Bauer e Marx: duas abordagens à “questão judaica”.

O Estado não laico na Alemanha da primeira década do século XIX vedava aos judeus o exercício de direitos civis e políticos, a conquista dos direitos civis dos judeus ganha importância no debate prussiano, tornando-se uma reivindicação efetuada pelos liberais da época (NETTO, 2009).

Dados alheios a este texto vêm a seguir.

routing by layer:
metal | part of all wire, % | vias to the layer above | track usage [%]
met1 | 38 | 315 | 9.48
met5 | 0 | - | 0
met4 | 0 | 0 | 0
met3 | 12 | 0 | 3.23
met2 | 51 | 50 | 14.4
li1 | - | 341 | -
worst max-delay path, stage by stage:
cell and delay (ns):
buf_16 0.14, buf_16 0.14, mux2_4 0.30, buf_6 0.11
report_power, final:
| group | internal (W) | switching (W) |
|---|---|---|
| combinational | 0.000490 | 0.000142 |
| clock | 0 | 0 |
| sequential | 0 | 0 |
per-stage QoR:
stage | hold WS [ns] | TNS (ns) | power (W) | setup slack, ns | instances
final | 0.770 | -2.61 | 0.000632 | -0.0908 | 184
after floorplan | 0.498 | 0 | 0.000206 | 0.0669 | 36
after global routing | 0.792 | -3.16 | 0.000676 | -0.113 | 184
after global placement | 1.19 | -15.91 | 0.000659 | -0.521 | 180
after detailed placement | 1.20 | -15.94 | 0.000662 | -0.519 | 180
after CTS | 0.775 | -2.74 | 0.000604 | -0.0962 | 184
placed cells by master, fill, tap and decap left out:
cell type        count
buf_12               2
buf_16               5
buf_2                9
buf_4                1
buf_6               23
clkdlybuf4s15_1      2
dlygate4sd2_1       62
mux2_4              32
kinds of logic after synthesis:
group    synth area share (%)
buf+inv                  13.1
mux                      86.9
module lessthan(x, y, lsrslt);
	input [3:0] x, y;
	output reg [3:0] lsrslt;
	always @(x, y, lsrslt)
		begin
			if (x < y)
				lsrslt = 1;
			else
				lsrslt = 0;
		end
endmodule
module max(x, y, mxout);
	input [3:0] x, y;
	output reg [3:0] mxout;
	always @(mxout)
		begin
			begin
				if (x[3] == 1 & y[3] == 0)
					mxout = x;
			end
			begin
				if (y[3] == 1 & x[3] == 0)
					mxout = y; 
			end	
			begin
				if (x[3] == y[3] & x[2] == 1 & y[2] == 0)
					mxout = x;
			end
			begin 
				if (x[3] == y[3] & x[2] == 0 & y[2] == 1)
					mxout = y;
			end
			begin
				if (x[3] == y[3] & x[2] == y[2] & x[1] == 1 & y[1] == 0)
					mxout = x;
			end
			begin
				if (x[3] == y[3] & x[2] == y[2] & x[1] == 0 & y[1] == 1)
					mxout = y;
			end
			begin
				if (x[3] == y[3] & x[2] == y[2] & x[1] == y[1] & x[0] == 1 & y[0] == 0)
					mxout = x;
			end
			begin
				if (x[3] == y[3] & x[2] == y[2] & x[1] == y[1] & x[0] == 0 & y[0]== 1)
					mxout = y;
			end
		end
endmodule
module Multiplexer (a, b, c, d, select0, select1, multplxout);
	input [9:0] a, b, c, d;
	input select0, select1;
	output reg [9:0] multplxout;
	always @ (select0, select1)
		case ({select0, select1})
		2'b00: multplxout = a;
		2'b01: multplxout = b;
		2'b10: multplxout = c;
		2'b11: multplxout = d;
	endcase
endmodule
### design/flow/run.sh
#!/bin/bash
# OpenROAD 26Q1-2900-gdf79404cd8, Yosys 0.63+post, stock flow scripts
make -C /OpenROAD-flow-scripts/flow DESIGN_CONFIG=/design/flow/config.mk WORK_HOME=/design/flow/orfs finish
### design/flow/config.mk
export PLATFORM = sky130hd
export DESIGN_NAME = Comparison
export DESIGN_NICKNAME = Comparison
export VERILOG_FILES = /design/flow/design.v
export SDC_FILE = /design/flow/constraint.sdc
export NUM_CORES = 4
export LEC_CHECK = 1
export CORE_AREA = 10 10 70 70
export DIE_AREA = 0 0 80 80
### design/flow/constraint.sdc
current_design Comparison

set clk_period 2.3
set clk_io_pct 0.2

create_clock -name clk0 -period $clk_period

set non_clock_inputs [all_inputs -no_clocks]
set_input_delay [expr $clk_period * $clk_io_pct] -clock clk0 $non_clock_inputs
set_output_delay [expr $clk_period * $clk_io_pct] -clock clk0 [all_outputs]
## design/flow/design.v

```verilog
module Logical (x, y, SW9, SW8, andout, orout, xorout, notout, logrslt);
	input [3:0] x, y;
	input SW9, SW8;
	output [9:0] andout, orout, xorout, notout;
	output [9:0]logrslt;
	and_gate and1(x, y, andout);
	or_gate or1(x, y, orout);
	xor_gate exor1(x, y, xorout);
	not_gate not1(x, y, z, notout);
	Multiplexer op_log(andout, orout, xorout, notout, SW9, SW8, logrslt);
endmodule
module and_gate(x, y, andout);
	input [3:0] x, y;
	output [3:0] andout;
	assign andout = x & y;
endmodule
module or_gate(x, y, orout);
	input [3:0] x, y;
	output [3:0] orout;
	assign orout = x | y;
endmodule
module xor_gate(x, y, exorout);
	input [3:0] x, y;
	output[3:0] exorout;
	assign exout = x ^ y;
endmodule
module not_gate(x, y, z, notout);
	input [3:0] x, y;
	output [7:0] z;
	output [7:0] notout;
	assign z = {x, y};
	assign notout = ~z;
endmodule
module Multiplexer (a, b, c, d, select0, select1, multplxout);
	input [9:0] a, b, c, d;
	input select0, select1;
	output reg [9:0] multplxout;
	always @ (select0, select1)
		case ({select0, select1})
		2'b00: multplxout = a;
		2'b01: multplxout = b;
		2'b10: multplxout = c;
		2'b11: multplxout = d;
	endcase
endmodule
```

## design/flow/run.sh

```bash
#!/bin/bash
# OpenROAD 26Q1-2900-gdf79404cd8, Yosys 0.63+post, stock flow scripts
make -C /OpenROAD-flow-scripts/flow DESIGN_CONFIG=/design/flow/config.mk WORK_HOME=/design/flow/orfs finish
```

## design/flow/config.mk

```make
export PLATFORM = sky130hd
export DESIGN_NAME = Logical
export DESIGN_NICKNAME = Logical
export VERILOG_FILES = /design/flow/design.v
export SDC_FILE = /design/flow/constraint.sdc
export NUM_CORES = 4
export LEC_CHECK = 1
export CORE_AREA = 10 10 70 70
export DIE_AREA = 0 0 80 80
```

## design/flow/constraint.sdc

```tcl
current_design Logical

set clk_period 1.0
set clk_io_pct 0.2

create_clock -name clk0 -period $clk_period

set non_clock_inputs [all_inputs -no_clocks]
set_input_delay [expr $clk_period * $clk_io_pct] -clock clk0 $non_clock_inputs
set_output_delay [expr $clk_period * $clk_io_pct] -clock clk0 [all_outputs]
```

==> results.txt <==
Physical implementation

The DRC violation count after routing is 0. Setup repair after global routing could not meet its margin everywhere. The placer congestion estimate is approximately 0.74.

In this run, distinct cell masters in the synthesized netlist total 13. In the final layout, the share of cells above drive strength 1 is a little under two fifths. Entering global routing, the biggest net connects 6 pins. In the synthesized netlist, the cells that appear most often are sky130_fd_sc_hd__buf_4, sky130_fd_sc_hd__inv_1, sky130_fd_sc_hd__nand2_1, sky130_fd_sc_hd__nor2_1. The critical path arrival is about 850 ps. Global routing used 2.27% of the available met3 tracks.

The number of placed instances, taps included, is 149. The total overflow left after global routing is 0. The starting utilization of the core area is between 10% and 20%.

The final reports fail on negative setup slack. The site row count is 21. The number of instances in the synthesized netlist is 58. The global routing met2 resource utilization is roughly 6.3%.

The main area contributors are sky130_fd_sc_hd__buf_4, sky130_fd_sc_hd__o221a_1, sky130_fd_sc_hd__inv_1, sky130_fd_sc_hd__or2_4, sky130_fd_sc_hd__nand2_1. The via count is approximately 440. The cell sequence reported for the critical path is buf_8 > or2_4 > o221a_1 > buf_2.

The final timing report lists a hold violation count of 0. The floorplan step defined a core boundary enclosing roughly 3400 sq um. The number of vias per cell is approximately 2.9. The final standard cell count with taps included and fillers excluded is around 150. In the post-route analysis, the smallest setup slack over all paths is -51.6 ps.

In this run the vertical extent of the chip is 80 um. The peak-usage layer in the global routing report is met2. The layout overhead on the synthesized area is 109%. The number of warnings in the stage logs is 34.

The total detailed-routing wirelength is between 1000 and 1500 um. The routed design shows a wire length per standard cell of between 9 and 10 um. The flow reported a cell area power density of about 300 nW/um^2. From left edge to right edge, the die measures about 80 um.

The biggest area contributor in the post-synthesis netlist is sky130_fd_sc_hd__buf_4. Pin placement for this block handled 60 I/O pins. The synth_stat.txt file lists the number of cells as ~58.

The run finished, with violations left. The sequential cell count of the final layout is 0. Max fanout on the critical path was recorded as 3. The warning count from the yosys run is 12. The detailed router finished its first iteration with 2 violations. The pre-CTS setup check shows a worst slack of -779 ps. The met1 routing resource usage after global routing is approximately 4.4%. Once detail routing completed, the nets flagged for antenna violations numbered 0. After synthesis, the largest area contributor takes up 52.7% of total cell area. Per the final report, max-transition violations number 0. Yosys instantiated no cell more often than sky130_fd_sc_hd__buf_4. Summing every instance area after synthesis gives roughly 370 sq um.

The worst supply voltage drop on vdd is between 0.07 and 0.08 mV. The startpoint type of the worst setup path is an input pin. In the log, the iteration count for the first detailed-route pass is 4. Dividing the final minimum period by the clock period gives 105%. According to the timing report, the data required time at the worst endpoint equals approximately 800 ps. The worst hold path belongs to the class input pin to output pin. Timing would allow up to about 0.95 GHz. Hold timing on the final database bottoms out at a slack of between 600 and 700 ps. The count of clock-net buffers in the final layout is 0. The number of max-cap violations is 0.

The number of antenna violations at the first check in global routing came to 0. The first global-routing pass estimated about 2000 um of wire. The number of diodes added for antenna fixing is 0. The stat command in Yosys gives a chip area of 370 sq um.

The global-route usage over all layers is under 10%. Once detailed placement completed, the half-perimeter wirelength came to 1390 um. Per STA, the highest per-stage delay on the worst path measures 240 ps. The type of the setup path with the least slack is input pin to output pin. The timing report shows that the slowest cell on the worst path is sky130_fd_sc_hd__or2_4. Dividing the synthesized area by the synthesized cell count gives between 6 and 7 sq um.

In this run the full chip footprint comes out at roughly 6400 sq um. During placement, the flow inserted port buffers numbering 34. The core utilization of the finished layout is a little under a quarter. The area after detailed placement is approximately 760 sq um.

The kind of end point of the critical path is an output pin. The end-of-flow timing check tallies setup violations at 3. The sequential area share after synthesis is 0%.

The number of global-route vias before repair is 437. The minimum period implied by the final worst setup slack is 1050 ps. The area occupied by registers is 0 sq um. The final report gives the standard cell area, fillers excluded, as a little under 800 sq um.

The total leakage power is ~0.00045 uW.
-- area by class of cell --
type | instances | area [sq um]
Inverter | 8 | 30.0
Multi-Input combinational cell | 48 | 250
Fill cell | 397 | 2640
Tap cell | 46 | 57.6
Timing Repair Buffer | 50 | 435
-- per-stage QoR --
stage / TNS, ps / power [uW]
after floorplan: 0 / 114
after global placement: -14180 / 257
after detailed placement: -14050 / 256
after CTS: -162 / 238
after global routing: -230 / 266
final: -132 / 232
-- worst max-delay path: cells and delay by family --
kind / cells / cell delay, ps
AND/OR/NAND/NOR: 1 / 240
buffers and inverters: 2 / 210
AND-OR/OR-AND: 1 / 200
-- metal layers --
metal	routed length, um	vias to the layer above	share of wire (%)
met3	242	0	16
met5	0	-	0
met4	0	0	0
met1	630	177	42
met2	620	37	41
li1	-	226	-
-- final timing paths --
path	slack, ps	startpoint	depth (start not counted)	endpoint
max	-50	x[3]	4	logrslt[3]
min	620	y[0]	3	notout[0]
-- placed cells by master (no fill, tap or decap), types with 2 or more instances in the layout --
cell | synthesis | routed
sky130_fd_sc_hd__o221a_1 | 3 | 3
sky130_fd_sc_hd__buf_8 | 0 | 2
sky130_fd_sc_hd__inv_1 | 8 | 6
sky130_fd_sc_hd__buf_6 | 0 | 6
sky130_fd_sc_hd__inv_2 | 0 | 2
sky130_fd_sc_hd__or2_4 | 3 | 3
sky130_fd_sc_hd__clkdlybuf4s15_1 | 0 | 5
sky130_fd_sc_hd__buf_2 | 1 | 5
sky130_fd_sc_hd__conb_1 | 1 | 26
sky130_fd_sc_hd__and2_4 | 0 | 3
sky130_fd_sc_hd__nor2_1 | 5 | 4
sky130_fd_sc_hd__nand2_1 | 5 | 4
sky130_fd_sc_hd__buf_4 | 26 | 17
sky130_fd_sc_hd__dlygate4sd2_1 | 0 | 14
-- power breakdown --
part | leakage (uW) | total (uW) | internal [uW] | switching (uW)
clock network | 0 | 0 | 0 | 0
registers | 0 | 0 | 0 | 0
logic | 0.000452 | 232 | 160 | 72.1
-- cells by family after synthesis --
kind of cell,after synthesis,synth area share (%)
other,1,1.01
AND/OR/NAND/NOR,16,22.6
buffers and inverters,35,62.2
AND-OR/OR-AND,6,14.2
-- what timing repair did --
action | 4_1_cts | 5_1_grt
setup buffers | 3 | 0
hold buffers | 0 | 0
gates cloned | 0 | 0
pin swaps | 14 | 0
gates resized | 94 | 6
endpoints found under the setup margin | 24 | 7
Power is estimated from default activity; no workload was simulated.
File: flow/run.sh
#!/bin/bash
# OpenROAD 26Q1-2900-gdf79404cd8, Yosys 0.63+post, stock flow scripts
make -C /OpenROAD-flow-scripts/flow DESIGN_CONFIG=/design/flow/config.mk WORK_HOME=/design/flow/orfs finish
File: flow/config.mk
export PLATFORM = sky130hd
export DESIGN_NAME = Arithmetic
export DESIGN_NICKNAME = Arithmetic
export VERILOG_FILES = /design/flow/design.v
export SDC_FILE = /design/flow/constraint.sdc
export NUM_CORES = 4
export LEC_CHECK = 1
export CORE_AREA = 10 10 70 70
export DIE_AREA = 0 0 80 80
File: flow/constraint.sdc
current_design Arithmetic

set clk_period 2.9
set clk_io_pct 0.2

create_clock -name clk0 -period $clk_period

set non_clock_inputs [all_inputs -no_clocks]
set_input_delay [expr $clk_period * $clk_io_pct] -clock clk0 $non_clock_inputs
set_output_delay [expr $clk_period * $clk_io_pct] -clock clk0 [all_outputs]
File: flow/design.v
module Arithmetic(x, y, SW9, SW8, addrslt, subrslt, multiplyrslt, divrslt, arithrslt);
	input [3:0] x, y;
	input SW8, SW9;
	output [9:0] addrslt, subrslt, multiplyrslt, divrslt, arithrslt;
	addern rca(x, y, 0, addrslt);
	full_subtract fs(x, y, 1, subrslt);
	multiply_by_two mbt({x, y}, carrym, multiplyrslt);
	divide_by_two dbt({x, y}, divrslt[9], divrslt[8:0]);
	Multiplexer op_arith(addrslt, subrslt, multiplyrslt, divrslt, SW9, SW8, arithrslt);
endmodule
module addern (x, y, Cin, sum);
	parameter n = 4;
	input [n-1:0] x, y;
	input Cin;
	output [4:0] sum;
	wire [4:0] C;
	assign C[0] = Cin;
	assign sum[n] = C[n];
	genvar i;
	generate
		for (i = 0; i < n; i = i + 1)
		begin: fulladd
			fulladder fa1(x[i], y[i], C[i+1], C[i], sum[i]);
		end
	endgenerate
	assign Cout = C[n];
endmodule
module full_subtract(x, y, Cin, difference);
	parameter n = 4;
	input [n-1:0] x, y;
	input Cin;
	output [4:0] difference;
	wire [4:0] C;
	assign C[0] = Cin;
	assign difference[n] = ~C[n];
	genvar i;
	generate
		for (i = 0; i < n; i = i + 1)
		begin: fullsub
			fulladder fa2(x[i], ~y[i], C[i+1], C[i], difference[i]);
		end
	endgenerate
	assign Cout = C[n];
endmodule
module multiply_by_two(z, carrym, product);
	input [8:0] z;
	output [8:0] product;
	output carrym;
	assign carrym = z[8];
	assign product = z << 1;
endmodule
module divide_by_two(z, carryq, quotient);
	input [7:0] z;
	output [9:0] quotient;
	output carryq;
	assign carryq = z[0];
	assign quotient = z >> 1;
endmodule
module fulladder(x, y, Cout, Cin, sum);
	input x, y, Cin;
	output Cout, sum;
	assign sum = x ^ y ^ Cin;
	assign Cout = (x & y) | (y & Cin) | (x & Cin);
endmodule
module Multiplexer (a, b, c, d, select0, select1, multplxout);
	input [9:0] a, b, c, d;
	input select0, select1;
	output reg [9:0] multplxout;
	always @ (select0, select1)
		case ({select0, select1})
		2'b00: multplxout = a;
		2'b01: multplxout = b;
		2'b10: multplxout = c;
		2'b11: multplxout = d;
	endcase
endmodule
==> run summary <==
Status = complete, but fails checks
Violated checks = setup timing
Syn-to-layout area delta = 69.5%
Wire length per cell = 13.5 um
Layout cells sized above 1 = 43.1%
Top cells by count = buf_4, inv_1, fa_1
Syn. warnings = 11
Detailed-route via count = 535
CP peak stage delay = 450 ps
Fin. Hold Viols = 0
Most frequent CP cell = fa_2
Pleak = 0.507 nW
Post-Place Cells = 151
Worst slack at placement = -1100 ps
Synth area leader = buf_4
Drt pass-1 iters = 2
CP endpoint kind = primary output
DRT iter0 DRCs = 16
Crit Path Max Fanout = 4
PnR worst setup slack = -219 ps
Met2 Use GR = 9.39%
Fin cells = 155
Synth Seq Share = 0%
Post-DRT Antenna Nets = 0
Placed wire-length estimate = 1.83 mm
Unrepaired setup endpoints after global routing = yes
Antenna cell count = 0
Pin count of the biggest net entering global routing = 12
Fin crit period = 3120 ps
Max-area cell share = 44.6%
Power Dens Cells = 173 nW/um2
Setup total negative slack = -249 ps
CP Data Required Time = 2320 ps
# rows = 21
Hold slack = 1650 ps
Delay-heaviest family, CP = adder cells
GR Util met1 = 8.04%
Syn Std Cell Area = 657 um2
Kind of critical path = input pin to primary output
Core Area = 3420 um2
Worst path slowest cell = mux4_2
Worst path depth = 9
Yosys Chip Area = 657 um2
Arrival time worst endpoint = 2540 ps
Height of the die = 80 um
Post-DP Area = 1030 um2
End of the critical path = arithrslt[3]
Count leader, synth = buf_4
Synth top area cells = buf_4, fa_1, mux4_2, inv_1, ha_1
First-pass GRT wire length = 3.15 mm
Syn Area/Cell = 8.88 um2
Initial antenna violation count = 0
CP startpoint kind = input pin
GPL Wtd Cong = 0.773
Finished Cell Area = 1110 um2
# clk buffers = 0
Netlist cell types = 15
DRC violations left = 0
Gr usage total = 6.10%
Ys cells = 74
Worst hold path type = input pin to primary output
GRT Max-Usage Layer = met2
Crit path buf inv count = 4
Die area = 6400 um2
IO Count = 60
Vias per cell = 3.45
Pre-Place Util = 19.2%
Final setup violation count = 2
Fin crit share = 108%
Storage cell area = 0 um2
Met3 global-route usage = 2.95%
Fmax = 0.321 GHz
Crit-path cells = buf_12 > clkinv_4 > ha_4 > inv_2 > fa_2 > fa_2 > fa_2 > mux4_2 > buf_2
Number of port buffers = 46
Routed WL = 2.09 mm
Total congestion overflow = 0
Tot Pwr = 193 uW
CP startpoint = x[0]
Vias in the first global route = 612
Flop Count = 0
Mapped Cells = 74
Total tool warning count = 35
Max_cap viols = 0
Final core utilization = 32.6%
Die W = 80 um
Fin. max-slew vios = 0
VDD IR-drop max = 0.0697 mV
## area by class of cell
type / count / area [um2]
fillers: 368 / 2300
inverters: 11 / 46.3
multi-input cells: 35 / 395
well taps: 46 / 57.6
repair buffers: 63 / 614
## cells in the final DEF (no fill, tap or decap), types with 2 or more instances in the layout
cell	Yosys	layout
buf_6	1	7
nor2b_1	2	2
mux4_2	4	4
mux2i_1	2	2
ha_4	0	2
inv_1	11	5
fa_2	0	6
buf_4	39	12
conb_1	1	14
buf_2	1	5
dlygate4sd2_1	0	2
inv_2	0	5
buf_12	0	3
clkdlybuf4s50_1	0	32
## layer usage
| layer | part of all wire, % | wire length, um |
|---|---|---|
| met1 | 42 | 884 |
| met2 | 43 | 896 |
| met3 | 15 | 309 |
| met4 | 0 | 0 |
| met5 | 0 | 0 |
## report_power, final
group | switching [mW] | total (mW) | internal, mW
clock network | 0 | 0 | 0
registers | 0 | 0 | 0
logic | 0.0582 | 0.193 | 0.135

Entre os que analisavam a situação dos judeus estava Bauer, no qual entendia que um Estado cristão como o prussiano, impedia a emancipação dos judeus, conforme Netto esclarece sobre o pensamento de Bauer “num Estado cristão ninguém está emancipado” (Ibidem, p. 22). No entendimento de Bauer, a reivindicação dos judeus de emancipação não faz sentido, pois tal solicitação é incompatível com um Estado cristão. Conforme Netto, a desqualificação de Bauer à proposta dos judeus avança ainda mais na medida em que considera a religião cristã de caráter universal, se contrapondo ao judaísmo, de caráter mais particular. Dessa forma, estaria o judeu “menos habilitado à emancipação que o cristão” (Ibidem, p. 23).
Conforme esclarece Netto, esse tratamento dado a questão judaica por Bauer é principalmente de caráter religioso, entendendo que a emancipação política está condicionada a emancipação religiosa, sendo assim, cristãos e judeus teriam que abrir mão de sua religião para alcançar a emancipação política, pois nem cristão e muito menos judeus poderiam realizar a emancipação política, em razão dos entraves que a religião provocava.
Marx não concordava com Bauer, para ele, a existência de um Estado laico, não significava a emancipação dos homens da religião, também não considera que a renúncia dos judeus à sua religião é um fundamento indispensável para a emancipação política. Os homens podem emancipar politicamente sem abdicar da religião, contudo, adverte Marx que essa emancipação política, não sendo a emancipação humana, não torna esses homens efetivamente livres (Ibidem).
Marx em Para a questão judaica, não tinha ainda um esboço de sua perspectiva revolucionária, portanto, de uma nova ordem societária radicalmente diferente da sociedade burguesa. Entretanto, ao assinalar os limites da emancipação política, sem no entanto, desconsiderar seus avanços, faz uma crítica a burguesia que tinha conduzido a sociedade para emancipação política, algo avançado em relação a velha ordem, porém pouco e rigorosamente insuficiente se considerar a necessidade de emancipar o homem plenamente.

NETTO, José Paulo. Prólogo, in MARX, Karl. Para a questão judaica. São Paulo: Expressão Popular, 2009.